• **PROBLEM DESCRIPTION**
In the records that follow, find the line with "export SYNTH_SLANG_ARGS = --single-unit"; from there, retype every line exactly through the line with "function automatic req_t onehot(idx_t i);", which also belongs to the answer.

• **RECORDED DATA**
>>

File: config.mk
export PLATFORM = sky130hd
export DESIGN_NAME = component_tap_mac
export DESIGN_NICKNAME = d
export VERILOG_FILES = /design/src/rtl/component_tap_mac.sv
export SDC_FILE = /design/constraint.sdc
export NUM_CORES = 1
export LEC_CHECK = 0
export BUFFER_PORTS_ARGS = -buffer_cell sky130_fd_sc_hd__buf_4
export CAP_MARGIN = 10
export CORE_ASPECT_RATIO = 0.5
export CORE_MARGIN = 2
export CORE_UTILIZATION = 50
export CTS_BUF_LIST = sky130_fd_sc_hd__clkbuf_8
export CTS_CLUSTER_DIAMETER = 150
export DETAILED_ROUTE_END_ITERATION = 12
export GPL_TIMING_DRIVEN = 1
export PLACE_DENSITY = 0.69
export SYNTH_ARGS = -nofsm -noshare
export SYNTH_HDL_FRONTEND = slang
export SYNTH_SLANG_ARGS = --single-unit
File: constraint.sdc
create_clock -name clk -period 9.36 [get_ports clk]
set_input_delay 1.872 -clock clk [delete_from_list [all_inputs] [get_ports clk]]
set_output_delay 1.872 -clock clk [all_outputs]
set_load 0.03 [all_outputs]
$ cat src/rtl/encoder4to2_sync_pkg.sv
// Shared types and helpers for the registered 4-to-2 priority encoder.
package enc_pkg;

    localparam int unsigned N_REQ = 4;
    localparam int unsigned W_IDX = 2;

    typedef logic [N_REQ-1:0] req_t;
    typedef logic [W_IDX-1:0] idx_t;

    // One-hot request vector that corresponds to a granted index.
    function automatic req_t onehot(idx_t i);
        return req_t'(1) << i;
    endfunction

endpackage

$ cat src/rtl/encoder4to2_sync_if.sv
// Request-capture and grant handshake bundle of encoder4to2_sync.
interface encoder4to2_sync_if;
    import enc_pkg::*;

    logic E;
    req_t req;
    logic out_ready;
    idx_t idx;
    logic out_valid;
    req_t pending;

    modport master (
        output E, req, out_ready,
        input  idx, out_valid, pending
    );

    modport slave (
        input  E, req, out_ready,
        output idx, out_valid, pending
    );

endinterface

$ cat src/rtl/encoder4to2_sync_prio_pick4.sv
// Combinational picker: first set bit of pending, searching downward cyclically from start.
module prio_pick4
    import enc_pkg::*;
(
    input  req_t pending,
    input  idx_t start,
    output idx_t sel,
    output logic any
);

    idx_t cand;

    // Walk from the lowest priority up so the highest priority match is written last.
    always_comb begin
        sel  = '0;
        any  = 1'b0;
        cand = '0;
        for (int k = 3; k >= 0; k--) begin
            cand = start - idx_t'(k);
            if (pending[cand]) begin
                sel = cand;
                any = 1'b1;
            end
        end
    end

endmodule

$ cat src/rtl/encoder4to2_sync.sv
// Registered 4-to-2 priority encoder with request capture and valid/ready output.
// Optional ENC_ROUND_ROBIN_EN rotates the search start past the last grant.
module encoder4to2_sync
    import enc_pkg::*;
(
    input  logic                clk,
    input  logic                rst,
    encoder4to2_sync_if.slave   bus
);

    req_t pending_q;
    idx_t idx_q;
    logic valid_q;

    idx_t start_c;
    idx_t sel_c;
    logic any_c;
    logic load_c;
    req_t grant_c;

`ifdef ENC_ROUND_ROBIN_EN
    idx_t last_q;

    always_ff @(posedge clk or posedge rst) begin
        if (rst) begin
            last_q <= '0;
        end else if (load_c && any_c) begin
            last_q <= sel_c;
        end
    end

    assign start_c = last_q - idx_t'(1);
`else
    assign start_c = idx_t'(3);
`endif

    prio_pick4 u_pick (
        .pending (pending_q),
        .start   (start_c),
        .sel     (sel_c),
        .any     (any_c)
    );

    assign load_c  = !valid_q || bus.out_ready;
    assign grant_c = (load_c && any_c) ? onehot(sel_c) : '0;

    // Grant clears its bit; a same-cycle request on that bit re-sets it.
    always_ff @(posedge clk or posedge rst) begin
        if (rst) begin
            pending_q <= '0;
            idx_q     <= '0;
            valid_q   <= 1'b0;
        end else begin
            pending_q <= (pending_q & ~grant_c) | (bus.req & {N_REQ{bus.E}});
            if (load_c) begin
                valid_q <= any_c;
                if (any_c) begin
                    idx_q <= sel_c;
                end
            end
        end
    end

    assign bus.pending   = pending_q;
    assign bus.idx       = idx_q;
    assign bus.out_valid = valid_q;

endmodule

<<

• **RESULT**
export SYNTH_SLANG_ARGS = --single-unit
File: constraint.sdc
create_clock -name clk -period 9.36 [get_ports clk]
set_input_delay 1.872 -clock clk [delete_from_list [all_inputs] [get_ports clk]]
set_output_delay 1.872 -clock clk [all_outputs]
set_load 0.03 [all_outputs]
$ cat src/rtl/encoder4to2_sync_pkg.sv
// Shared types and helpers for the registered 4-to-2 priority encoder.
package enc_pkg;

    localparam int unsigned N_REQ = 4;
    localparam int unsigned W_IDX = 2;

    typedef logic [N_REQ-1:0] req_t;
    typedef logic [W_IDX-1:0] idx_t;

    // One-hot request vector that corresponds to a granted index.
    function automatic req_t onehot(idx_t i);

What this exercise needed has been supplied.